The CUBE cosmological model generates a series of mass-distribution estimates over a cube several hundred megaparsecs across. The interesting thing is not the mass but the mass contrast; a difference if you will.
It’s hard to imagine so you want to visualize this. Using python I eventually discovered a few things about visualization of several dozen cubes of about 160MB each (352 elements on a side, single-precision).
Let’s start with one sample mass contrast file generated by CUBE.
$ python3.7
w=352
h=352
import numpy as np
from PIL import Image
## point at the projection of delta_L, divergence
fn='/home/xr/output/universe2/image1/delta_L_proj_1.bin'
delta_L=np.fromfile(fn,dtype=np.float32)
delta_L
##array([-0.5279368 , -1.5514972 , -1.016077 , ..., 0.10038742,
## 0.10409216, 0.1579786 ], dtype=float32)
delta_L_pic=np.reshape(delta_L,(w,h))
DLb=Image.fromarray(delta_L_pic,"L")
DLb.save('delta_L_1.jpg')
It looks like this:
While you can see some structure to the left of the top middle, it is basically greyscale.

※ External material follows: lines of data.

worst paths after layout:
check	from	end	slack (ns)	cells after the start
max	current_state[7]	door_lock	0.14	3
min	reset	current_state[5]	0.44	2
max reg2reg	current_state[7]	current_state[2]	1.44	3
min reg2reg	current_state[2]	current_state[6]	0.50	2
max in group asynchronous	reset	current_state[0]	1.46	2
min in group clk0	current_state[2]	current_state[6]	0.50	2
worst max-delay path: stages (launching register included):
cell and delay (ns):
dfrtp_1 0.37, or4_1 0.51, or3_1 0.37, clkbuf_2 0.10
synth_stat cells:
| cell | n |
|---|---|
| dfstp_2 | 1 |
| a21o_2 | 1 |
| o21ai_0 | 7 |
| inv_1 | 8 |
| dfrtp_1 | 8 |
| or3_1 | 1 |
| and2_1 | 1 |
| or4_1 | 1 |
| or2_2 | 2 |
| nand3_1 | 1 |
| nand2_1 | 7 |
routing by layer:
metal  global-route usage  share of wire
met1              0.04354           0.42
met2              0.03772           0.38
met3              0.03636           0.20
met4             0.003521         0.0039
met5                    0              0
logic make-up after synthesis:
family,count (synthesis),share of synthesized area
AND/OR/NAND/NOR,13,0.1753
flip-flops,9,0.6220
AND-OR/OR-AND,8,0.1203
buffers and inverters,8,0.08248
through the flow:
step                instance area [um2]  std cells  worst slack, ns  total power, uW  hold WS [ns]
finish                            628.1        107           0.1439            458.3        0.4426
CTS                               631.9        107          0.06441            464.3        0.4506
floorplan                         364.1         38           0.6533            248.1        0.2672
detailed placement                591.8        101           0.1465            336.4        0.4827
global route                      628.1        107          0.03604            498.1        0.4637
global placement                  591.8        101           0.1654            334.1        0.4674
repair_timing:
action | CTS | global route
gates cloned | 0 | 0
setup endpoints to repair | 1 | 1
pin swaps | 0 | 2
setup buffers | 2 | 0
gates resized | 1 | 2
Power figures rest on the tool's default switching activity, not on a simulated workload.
==> ./design.v <==
module top (
    input CLK,          
    output [6:0] SEG,   
    output [3:0] COMM,  
    output [3:0] DBG,   
    output [2:0] RGB    
);
    reg [3:0] hex2Display;  
    reg [6:0] seg;
    reg [3:0] comm;
    assign SEG = seg;
    assign RGB = 3'b111;
    assign COMM = comm;
    localparam [23:0] timer_init = 24'hB71AFF;
    localparam [15:0] second_init = 16'hABCD;
    reg [23:0] second_timer_state;
    reg [15:0] second;
    initial begin
        second_timer_state = timer_init;
        second = second_init;
    end  
    always @(posedge CLK) begin
        if (second_timer_state == 0) begin
            second_timer_state = timer_init;
            second = second + 1;
         end  
        else begin
            second_timer_state <= second_timer_state - 1;
        end  
    end  
    assign DBG = second[3:0];
    reg [23:0] refreshCounter;
    always @(posedge CLK) begin
        refreshCounter <= refreshCounter + 1;
    end
    always @(*) begin
        case(hex2Display)  
            4'b0000   : seg = 7'b1000000;  
            4'b0001   : seg = 7'b1001111;  
            4'b0010   : seg = 7'b0100100;  
            4'b0011   : seg = 7'b0000110;  
            4'b0100   : seg = 7'b0001011;  
            4'b0101   : seg = 7'b0010010;  
            4'b0110   : seg = 7'b0010000;  
            4'b0111   : seg = 7'b1000111;  
            4'b1000   : seg = 7'b0000000;  
            4'b1001   : seg = 7'b0000010;  
            4'b1010   : seg = 7'b0000001;  
            4'b1011   : seg = 7'b0011000;  
            4'b1100   : seg = 7'b1110000;  
            4'b1101   : seg = 7'b0001100;  
            4'b1110   : seg = 7'b0110000;  
            4'b1111   : seg = 7'b0110001;  
            default   : seg = ~7'b0000000;  
        endcase  
        case(refreshCounter[13:12])  
            4'b00   : comm = ~4'b1110;
            4'b01   : comm =  4'b0100;
            4'b10   : comm =  4'b1000;
            4'b11   : comm =  4'b0010;
            default : comm =  4'b0000;  
       endcase
          case(refreshCounter[13:12])
            2'b00   : hex2Display = second[15:12];
            2'b01   : hex2Display = second[7:4];
            2'b10   : hex2Display = second[3:0];
            2'b11   : hex2Display = second[11:8];
              default : hex2Display = 4'hE;   
          endcase
    end  
endmodule
==> ./run.sh <==
#!/bin/bash
# OpenROAD 26Q1-2900-gdf79404cd8, Yosys 0.63+post, stock flow scripts
make -C /OpenROAD-flow-scripts/flow DESIGN_CONFIG=/design/flow/config.mk WORK_HOME=/design/flow/orfs finish
==> ./config.mk <==
export PLATFORM = sky130hd
export DESIGN_NAME = top
export DESIGN_NICKNAME = top
export VERILOG_FILES = /design/flow/design.v
export SDC_FILE = /design/flow/constraint.sdc
export NUM_CORES = 4
export LEC_CHECK = 1
export CORE_UTILIZATION = 50
==> ./constraint.sdc <==
current_design top

set clk_period 6.8
set clk_io_pct 0.2

create_clock -name clk0 -period $clk_period [get_ports {CLK}]

set non_clock_inputs [all_inputs -no_clocks]
set_input_delay [expr $clk_period * $clk_io_pct] -clock clk0 $non_clock_inputs
set_output_delay [expr $clk_period * $clk_io_pct] -clock clk0 [all_outputs]
==> results_dict.tcl <==
# implementation run metrics
set metrics [dict create \
    path_common_cell "inv_1" \
    postSynth.asyncResetShare_pct 0 \
    clock_skew_ps 5.945 \
    finalSetupTns_ps 0 \
    setup_slack_ps 2788 \
    syn_area_per_cell_sq_um 10.02 \
    cp.required_ps 5440 \
    first_global_vias 1779 \
    core_sq_um 5238 \
    cts_setup_buffers 0 \
    fp-utilization_pct 53.20 \
    rrSetupSlack_ps 4110 \
    grt_max_degree 19 \
    openroad.warnings 30 \
    fp.dieH_microns 76.65 \
    hp-class "register to register" \
    top_cell "dfxtp_1" \
    synth_top_area_share_pct 27.30 \
    ys_seq_elements 54 \
    antenna-diode-count 0 \
    place_ws_ps 3110 \
    top_area_cell "dfxtp_1" \
    setup_viol 0 \
    status "finished, final reports clean" \
    clk_pin_slew_worst_paths_ps 100 \
    grt_usage_pct 18.16 \
    timing.rr.end "second[6]$_DFFE_PN_" \
    hold_start "refreshCounter[0]$_DFF_P_" \
    cp.buffers_inverters 3 \
    comb_power_share_pct 0 \
    cts_tree "done" \
    clk_path_buf_depth 2 \
    regToRegStartpoint "second_timer_state[9]$_SDFF_PN1_" \
    viasPerCell 5.485 \
    io-pin-count 19 \
    instances_no_fill 357 \
    layout_worst_path_cycle_share_pct 59.00 \
    ir_drop_uv 116.6 \
    drv_cap 0 \
    cp-end-kind "primary output" \
    max_freq_mhz 249.3 \
    crit_family "buffers and inverters" \
    ys_area_sq_um 2786 \
    rsz0062_at_grt "no" \
    globalplace.congestion 0.8121 \
    dp_hpwl_microns 3288 \
    chipArea_sq_um 5875 \
    ff_type "dfxtp_1" \
    clkLatencyLatePin_ps 310 \
    yosys_cells 278 \
    p_per_area_nw_per_um2 169.3 \
    holdBufCountCts 0 \
    cts_sinks 54 \
    crit_arrival_ps 2650 \
    slew_headroom_pct 56.74 \
    layout-drive-gt1-share_pct 7.317 \
    drt_wl_total_microns 4661 \
    area.growth.synth_to_final_pct 8.891 \
    maxSlewViolCount 0 \
    vias 1958 \
    p_leak_nw 1.101 \
    dr.pass1.iters 4 \
    period_needed_ps 4012 \
    cts_resized 0 \
    critPathKind "register to primary output" \
    drc 0 \
    p_int_mw 0.4035 \
    antenna_found_initial 0 \
    min_to "refreshCounter[0]$_DFF_P_" \
    rows 26 \
    swShare_pct 21.43 \
    port_buffers 15 \
    whs_path_depth 1 \
    crit_chain "mux4_2 > inv_1 > ha_1 > inv_1 > o31ai_1 > clkdlybuf4s50_1" \
    fin_util_pct 57.93 \
    syn-cell-area_sq_um 2786 \
    ys_types 48 \
    top_cells_by_area "dfxtp_1, edfxtp_1, xnor2_1" \
    slowest_delay_ps 620 \
    ys_top_cells_by_count "dfxtp_1, xnor2_1, nand2_1" \
    cp_slowest_cell "mux4_2" \
    wl_per_cell_microns 13.06 \
    placedCellCount 349 \
    start_kind "register" \
    final_area_sq_um 3034 \
    whs_ps 432.9 \
    drt_iter0_drc 63 \
    synth-edff-count 16 \
    p_clk_share_pct 35.9 \
    r2r_cells 4 \
    crit_fanout 10 \
    p_seq_share_pct 64.1 \
    root_buffer "clkbuf_8" \
    grt_overflow_total 0 \
    placed_area_sq_um 2940 \
    htree_levels 2 \
    grt_first_pass_wirelength_microns 8397 \
    switching_power_mw 0.1101 \
    die_x_microns 76.65 \
    yosysWarningCount 1 \
    synthCells 278 \
    worst_pin_slew_ps 643.0 \
    final-hold-violation-count 0 \
    total_power_mw 0.5136 \
    cts_made_buffers 5 \
    drtAntennaViolNets 0 \
    yosysSeqAreaShare_pct 44.54 \
]
cells by family after synthesis:
family	synth area share, %
xor+xnor	10.69
compound gates	9.610
fa+ha+maj	4.041
other cells	0.1346
flops	44.54
simple gates	21.78
buf+inv	5.164
mux	4.041
===== /design/flow/config.mk =====
export PLATFORM = sky130hd
export DESIGN_NAME = ALU
export DESIGN_NICKNAME = ALU
export VERILOG_FILES = /design/flow/design.v
export SDC_FILE = /design/flow/constraint.sdc
export NUM_CORES = 4
export LEC_CHECK = 1
export CORE_UTILIZATION = 30

===== /design/flow/constraint.sdc =====
current_design ALU

set clk_period 5.8
set clk_io_pct 0.2

create_clock -name clk0 -period $clk_period

set non_clock_inputs [all_inputs -no_clocks]
set_input_delay [expr $clk_period * $clk_io_pct] -clock clk0 $non_clock_inputs
set_output_delay [expr $clk_period * $clk_io_pct] -clock clk0 [all_outputs]

===== /design/flow/design.v =====
module ALU(
  input [7:0] A, B,
  input [4:0] SEL,
  output reg [7:0] Z,
  output reg Cout
);
  always @ (*)
    begin
    case (SEL)
      5'b00000: Z = A;  
      5'b00001: Z = B;  
      5'b00010: {Cout,Z} = A & B;  
      5'b00011: {Cout,Z} = A | B;  
      5'b00100: {Cout,Z} = A-B;  
      5'b00101: {Cout,Z} = A+B;  
      5'b00110: {Cout,Z} = A + 1;  
      5'b00111: {Cout,Z} = A+B+1;  
      5'b01000: {Cout,Z} = A-B-1;  
      default: Z=8'b0; 
    endcase
  end
endmodule

===== /design/flow/run.sh =====
#!/bin/bash
# OpenROAD 26Q1-2900-gdf79404cd8, Yosys 0.63+post, stock flow scripts
make -C /OpenROAD-flow-scripts/flow DESIGN_CONFIG=/design/flow/config.mk WORK_HOME=/design/flow/orfs finish

==> reports/metrics.yaml <==
status: "complete, no violations"
detail-route-antenna-nets: 0
ys_types: 57
dieArea_sq_um: 6430
powerDensity_nw_per_um2: 80.5
slew_headroom: 0.629
drt_pass1_iterations: 4
end_kind: "output pin"
max_cap_violations: 0
seq_area_sq_um: 15.0
setup_viol: 0
synth_chip_area_sq_um: 1830
critPathTopFamily: "buffers and inverters"
drt_iter0_markers: 132
place_congestion: 0.959
grt_pass1_wl_mm: 10.0
unclocked_pins: 1
grt_max_degree: 16
die_x_um: 80.2
topCellsByArea: "ha_1, mux4_2, inv_1"
grt_setup_unrepaired: "no"
grtUsageTotal: 0.204
worstSetupPathType: "in2out"
wl_per_cell_um: 16.5
critPathMostFrequentCell: "clkdlybuf4s50_1"
hold_viol: 0
timing.final.crit_share: 0.937
numPortBuffers: 30
fmaxAchievable_mhz: 184
synth_area_leader_cell: "ha_1"
critPathSlowestCell: "clkdlybuf4s50_1"
die_height_um: 80.2
start_kind: "input port"
cp.required_ns: 4.64
holdPathStages: 4
slew_viol_final: 0
final.setup.tns_ns: 0
holdPathEnd: "Z[4]"
synthFlopType: "dlxtn_1"
path_buffers: 3
postCtsHoldBufs: 0
hp-class: "in2out"
crit_chain: "clkdlybuf4s50_1, inv_1, ha_1, nor3b_1, a211oi_1, nor2b_1, or4_1, a32o_1, o2111ai_1, clkdlybuf4s50_1"
syn_avg_cell_area_sq_um: 7.25
netlist.area_leader.share: 0.184
synth-seq-cells: 1
dp_hpwl_mm: 4.84
warning_count: 50
power.leakage_nw: 0.931
worstHoldStart: "A[4]"
post_cts_buffers: 0
pin_count: 30
fillers: 636
synthesis.instances: 253
vias: 2004
antenna_found_initial: 0
worst_pin_slew_ns: 0.553
grt_pass1_vias: 1970
drive_above_1_share: 0.0542
num_rows: 28
crit_fanout: 8
min_period_ns: 5.43
crit_path_max_incr_delay_ns: 0.65
coreArea_sq_um: 5920
syn_area_sq_um: 1830
synthArstFlopShare: 0
ctsResizeCount: 0
largest_reg_flops: 1
yosysCellCount: 253
post_drt_via_cell_ratio: 5.69
layout_top_cells: "clkdlybuf4s50_1, inv_1, ha_1"
gr-total-overflow: 0
untimed_endpoints: 2
fp-utilization: 0.310
ys_warn_count: 1
hold_ws_ns: 3.52
vdd_drop_max_mv: 0.0342
syn2layout_area_growth_pct: 20.3
drc: 0
cp.arrival_ns: 4.27
totalPowerFinal_uw: 178
wl_mm: 5.81
layout_top_cell: "clkdlybuf4s50_1"
synth-edff-count: 0
antennaDiodeCount: 0
logic_area_sq_um: 1650
layout make-up:
class | instances | share of cell area
multi-input combinational | 211 | 0.746
timing repair buffer | 35 | 0.153
inverter | 30 | 0.0510
tap | 75 | 0.0425
sequential | 1 | 0.00681
Yosys cell counts (4+ instances only):
cell type / number
fa_1: 4
nor3_1: 6
inv_1: 28
a21o_1: 4
clkbuf_1: 6
o21bai_1: 4
a221oi_1: 4
xnor2_1: 10
a21oi_1: 19
mux4_2: 5
and3_1: 6
o21ai_0: 10
o221ai_1: 4
nand3_1: 11
a22oi_1: 6
o22ai_1: 4
ha_1: 27
nand2_1: 8
nor2_1: 26
a211oi_1: 6
worst min-delay path, delay by kind of cell:
family	cells	cell delay [ns]
simple gates	1	0.10
buf+inv	2	0.96
compound gates	1	0.14
routing by layer:
layer	up-vias	GRT usage	routed length (um)
met5	-	0	0
met4	0	0.0214	61
met3	4	0.0381	501
met2	69	0.300	2590
met1	934	0.319	2650
li1	997	-	-
logic make-up after synthesis:
kind of cell               share of synthesized area
buffers and inverters                         0.0935
xor gates and xnor gates                      0.0573
AOI/OAI and AO/OA                              0.325
muxes                                         0.0785
and+or+nand+nor                                0.210
latches                                      0.00819
adders and majority gates                      0.228
metrics by stage:
step / instance area, sq um / utilization / instances / worst slack [ns]
after global routing: 2210 / 0.373 / 352 / 0.0989
after floorplan: 1830 / - / 253 / 1.90
after detailed placement: 2210 / 0.373 / 352 / 0.372
after CTS: 2210 / 0.373 / 352 / 0.367
final: 2210 / 0.373 / 352 / 0.368
after global placement: 2210 / 0.373 / 352 / 0.438
where the power goes:
group          internal (mW)  total (mW)  switching, mW
sequential          0.000581    0.000652      0.0000713
combinational         0.0828       0.177         0.0942
clock                      0           0              0
worst max path at each step:
stage / start / endpoint / slack (ns) / cells after the start
4_1_cts: A[1] / Z[7] / 0.37 / 10
5_1_grt: A[1] / Z[7] / 0.1 / 10
6_report: A[1] / Z[7] / 0.37 / 10
No activity file was given, so power comes from the tool's default toggle rates.
==> /design/flow/run.sh <==
#!/bin/bash
# OpenROAD 26Q1-2900-gdf79404cd8, Yosys 0.63+post, stock flow scripts
make -C /OpenROAD-flow-scripts/flow DESIGN_CONFIG=/design/flow/config.mk WORK_HOME=/design/flow/orfs finish
==> /design/flow/config.mk <==
export PLATFORM = sky130hd
export DESIGN_NAME = bancoRegistradores
export DESIGN_NICKNAME = bancoRegistradores
export VERILOG_FILES = /design/flow/design.v
export SDC_FILE = /design/flow/constraint.sdc
export NUM_CORES = 4
export LEC_CHECK = 1
export CORE_UTILIZATION = 40
==> /design/flow/constraint.sdc <==
current_design bancoRegistradores

set clk_period 1.6
set clk_io_pct 0.2

create_clock -name clk0 -period $clk_period [get_ports {clk}]

set non_clock_inputs [all_inputs -no_clocks]
set_input_delay [expr $clk_period * $clk_io_pct] -clock clk0 $non_clock_inputs
set_output_delay [expr $clk_period * $clk_io_pct] -clock clk0 [all_outputs]
[flow/run.sh]
#!/bin/bash
# OpenROAD 26Q1-2900-gdf79404cd8, Yosys 0.63+post, stock flow scripts
make -C /OpenROAD-flow-scripts/flow DESIGN_CONFIG=/design/flow/config.mk WORK_HOME=/design/flow/orfs finish
[flow/config.mk]
export PLATFORM = sky130hd
export DESIGN_NAME = topPlaca
export DESIGN_NICKNAME = topPlaca
export VERILOG_FILES = /design/flow/design.v
export SDC_FILE = /design/flow/constraint.sdc
export NUM_CORES = 4
export LEC_CHECK = 1
export CORE_AREA = 10 10 70 70
export DIE_AREA = 0 0 80 80
[flow/constraint.sdc]
current_design topPlaca

set clk_period 1.0
set clk_io_pct 0.2

create_clock -name clk0 -period $clk_period

set non_clock_inputs [all_inputs -no_clocks]
set_input_delay [expr $clk_period * $clk_io_pct] -clock clk0 $non_clock_inputs
set_output_delay [expr $clk_period * $clk_io_pct] -clock clk0 [all_outputs]
[flow/design.v]
module  display7seg(dp, dado, leds);
input dp;  
input [3:0] dado;
output reg [7:0] leds;
	always @(*)
		begin
			case(dado)
			4'b0000:leds = ~(8'b00111111);  
			4'b0001:leds = ~(8'b00000110);  
			4'b0010:leds = ~(8'b01011011);  
			4'b0011:leds = ~(8'b01001111);  
			4'b0100:leds = ~(8'b01100110);  
			4'b0101:leds = ~(8'b01101101);  
			4'b0110:leds = ~(8'b01111101);  
			4'b0111:leds = ~(8'b00000111);  
			4'b1000:leds = ~(8'b01111111);  
			4'b1001:leds = ~(8'b01101111);  
			4'b1010:leds = ~(8'b01110111);  
			4'b1011:leds = ~(8'b01111100);  
			4'b1100:leds = ~(8'b01011000);  
			4'b1101:leds = ~(8'b01011110);  
			4'b1110:leds = ~(8'b01111001);  
			4'b1111:leds = ~(8'b01110001);  
			default:leds = ~(8'b11111111);  
			endcase
		end
endmodule 
module topPlaca(
				input CLK_28, 
				input [17:0] SW, 
				input [3:0] KEY,
				output [17:0] LEDR, 
				output [7:0] LEDG, 
				output [7:0] HEX0_D, 
				output [7:0] HEX1_D, 
				output [7:0] HEX2_D, 
				output [7:0] HEX3_D, 
				output [7:0] HEX4_D,  
				output [7:0] HEX5_D, 
				output [7:0] HEX6_D, 
				output [7:0] HEX7_D,
				output teste
				);
	localparam STEP=0, AUTO=1;
	assign LEDR = SW;
	wire clk, clkCPU, btStep, btRst, swModo, swDisplay;  
	wire [7:0] enderecoMemoria, pOUTPUT, pINPUT;
	wire [15:0] dadoMemoria;
	assign clkCPU = swModo == 1'b0 ? clk : btStep; 
	assign pINPUT=SW[7:0];
	assign LEDG[0]=clk;
	assign LEDG[1]=btStep;
	assign LEDG[2]=btRst;
	display7seg display0(.dp(1), .dado(SW[3:0]),     .leds(HEX0_D));
	display7seg display1(.dp(1), .dado(SW[7:4]),     .leds(HEX1_D));
	display7seg display2(.dp(1), .dado(dadoMemoria[11:8]),    .leds(HEX2_D));
	display7seg display3(.dp(1), .dado(dadoMemoria[15:12]),   .leds(HEX3_D));	
	display7seg display4(.dp(1), .dado(enderecoMemoria[3:0]), .leds(HEX4_D));
	display7seg display5(.dp(1), .dado(enderecoMemoria[7:4]), .leds(HEX5_D));
	display7seg display6(.dp(1), .dado(pOUTPUT[3:0]), 			 .leds(HEX6_D));
	display7seg display7(.dp(1), .dado(pOUTPUT[7:4]), 			 .leds(HEX7_D));
endmodule 
==> flow_results.org <==
#+TITLE: Implementation results

** Worst setup path
- STA puts the critical path data required time at approximately 0.8 ns.
- The most critical setup path has its startpoint at SW[1].
- Max fanout on the critical path was recorded as 5.
- The worst setup path is captured at an output port.
- In the setup report, the worst path falls into the class input pin to output port.
- The worst setup path is launched from an input pin.
- Worst path arrival time :: 1.22 ns

** Die
- Fp_density :: 31.2%
- Per the OpenROAD floorplan log, the area of the core is roughly 3400 µm².
- The die covers 6400 µm².
- During I/O placement, the number of pins put on the boundary was 114.
- Placement Rows :: 21
- Die Y-Extent :: 80 µm
- According to the floorplan report, the die width is 80 µm.

** STA
- From the final report, the count of setup violators was given as 14.
- The smallest clock period supported by the final layout is computed as 1.42 ns.
- The most critical hold endpoint after final layout shows a slack of 0.400 ns.
- Final hold violation count :: 0
- Max-slew violation total from the final report :: 0
- Static timing analysis puts the maximum clock frequency at 704 MHz.
- RSZ-0062 raised after global routing :: yes
- Final critical-path share of the clock period :: 142%
- The final timing report gives a worst setup slack of -0.421 ns.

** Placed design
- RD Place Congestion :: 0.818
- Post-placement cell count :: 209
- HPWL after detailed placement :: 2130 µm
- Worst setup slack before clock tree synthesis :: -1.25 ns
- The placed instances occupy a cell area of roughly 1300 µm².
- Buffers added on ports :: 30

** Global routing
- The number of antenna violations at the first check in global routing came to 0.
- Global-route total usage across every layer :: approximately 7.6%
- Pin count of the biggest net entering global routing :: 9
- Number of global-route vias before repair :: 876
- The first global-routing pass estimated around 4200 µm of wire.
- Summed over all layers, the global routing overflow is 0.

** Final layout
- Of the cells placed in the final design, the portion with a size suffix greater than 1 is 50.3%.
- Register Area :: 0 µm²
- For the completed layout, the total cell area is recorded as between 1500 and 2000 µm².
- Number of standard cells in the layout, taps in and fillers out :: 225
- The flow measured a signed area growth from synthesis to layout of 42.9%.
- Count of flip-flops and latches :: 0
- Clock tree buffer count of the final layout :: 0

** Outcome
- Outcome :: finished with violations
- Violations in the final reports :: negative setup slack

** Logic synthesis
- Sequential cells were found to cover 0% of the synthesized design area.
- The stat command in Yosys gives a chip area of 1060 µm².
- Yosys synthesis warning count :: 42
- Summed over its instances, the top area cell type makes up 55.0% of the synthesized netlist area.
- Top cells, area :: buf_4 (55%), ha_1 (14%), mux4_2 (6.3%)
- In this run the cell area of the synthesized design comes to between 1000 and 1500 µm².
- In the synthesized netlist, the number of instances is 138.
- Library cell occupying the most area in the post-synthesis netlist :: buf_4
- Number of cells in the yosys synthesis report :: 138
- Cell Type Count :: 19
- Average cell area after synthesis :: 7.72 µm²

** Drt
- N_diodes :: 0
- Starting DRT DRC Count :: 17
- Residual DRC :: 0
- The script logs the mean routed wire length per placed instance as ~12 µm.
- Via count of the routed design :: 798
- The wire length recorded after detailed routing is roughly 2800 µm.
- Post-detailed-route via-to-cell ratio :: between 3 and 4
- Initial DRT Pass Iterations :: 4
- Routed Antenna Nets :: 0

** Flow run
- In this run the maximum-capacitance check reported violations numbering 0.
- OpenROAD warning count :: 50

** Power
- Maximum resistive drop on vdd :: approximately 180 µV
- Summed over all cells, the static leakage comes to 0.794 nW.
- Cell Pwr Density :: roughly 340 nW/µm²

** Min path
- Launch point of the worst hold path :: SW[10]
- STA reports the tightest min-delay check as being of type input pin to output port.
--- /design/flow/config.mk ---
export PLATFORM = sky130hd
export DESIGN_NAME = ula
export DESIGN_NICKNAME = ula
export VERILOG_FILES = /design/flow/design.v
export SDC_FILE = /design/flow/constraint.sdc
export NUM_CORES = 4
export LEC_CHECK = 1
export CORE_AREA = 10 10 76 76
export DIE_AREA = 0 0 86 86
--- /design/flow/constraint.sdc ---
current_design ula

set clk_period 4.1
set clk_io_pct 0.2

create_clock -name clk0 -period $clk_period

set non_clock_inputs [all_inputs -no_clocks]
set_input_delay [expr $clk_period * $clk_io_pct] -clock clk0 $non_clock_inputs
set_output_delay [expr $clk_period * $clk_io_pct] -clock clk0 [all_outputs]
--- /design/flow/design.v ---
module ula(portA, portB, op, resultado);
	input [7:0]portA;
	input [7:0]portB;
	input [2:0]op;
	output reg [7:0] resultado;
	always @(*) begin
			case (op)
				3'd0: resultado <= portA;
				3'd1: resultado <= portA + portB;
				3'd2: resultado <= portA & portB;
				3'd3: resultado <= portA | portB;
				3'd4: resultado <= portA - portB;
				3'd5: resultado <= -portA;
				3'd6: resultado <= ~portA;
				default: resultado <= 8'd0;
			endcase
			end	
endmodule 
--- /design/flow/run.sh ---
#!/bin/bash
# OpenROAD 26Q1-2900-gdf79404cd8, Yosys 0.63+post, stock flow scripts
make -C /OpenROAD-flow-scripts/flow DESIGN_CONFIG=/design/flow/config.mk WORK_HOME=/design/flow/orfs finish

This image is supposed to be the density contrast at z=50 (early in the simulation) and is the average of a slab 50 slices deep.
However, it has issues:
I suspect the image formation step Image.fromarray may be the culprit,
so lets reprocess making the steps (normalize, scale 0..250, format
) explicit:
def toImage2(inarr,ofile):
tinarr=(inarr-np.min(inarr))*250/(np.max(inarr)-np.min(inarr))
tsarr=tinarr.astype('int8')
Image.fromarray(tsarr,'L').save(ofile)
toImage2(delta_L_pic,"delta_L_1_scaled.jpg")
And the result is different and looks better:
Note this is auto-scaled so the contrast is enhanced. The values range from about -4 to +4. There are no small features, just larger ones.
The data generated by CUBE is data cubes of (in this case) 352 elements on a side. The data is compressed with a scaling function and so we need a program to read, decompress, calculate the density contrast, and write that out. Input size is about 174MB and so the output is too.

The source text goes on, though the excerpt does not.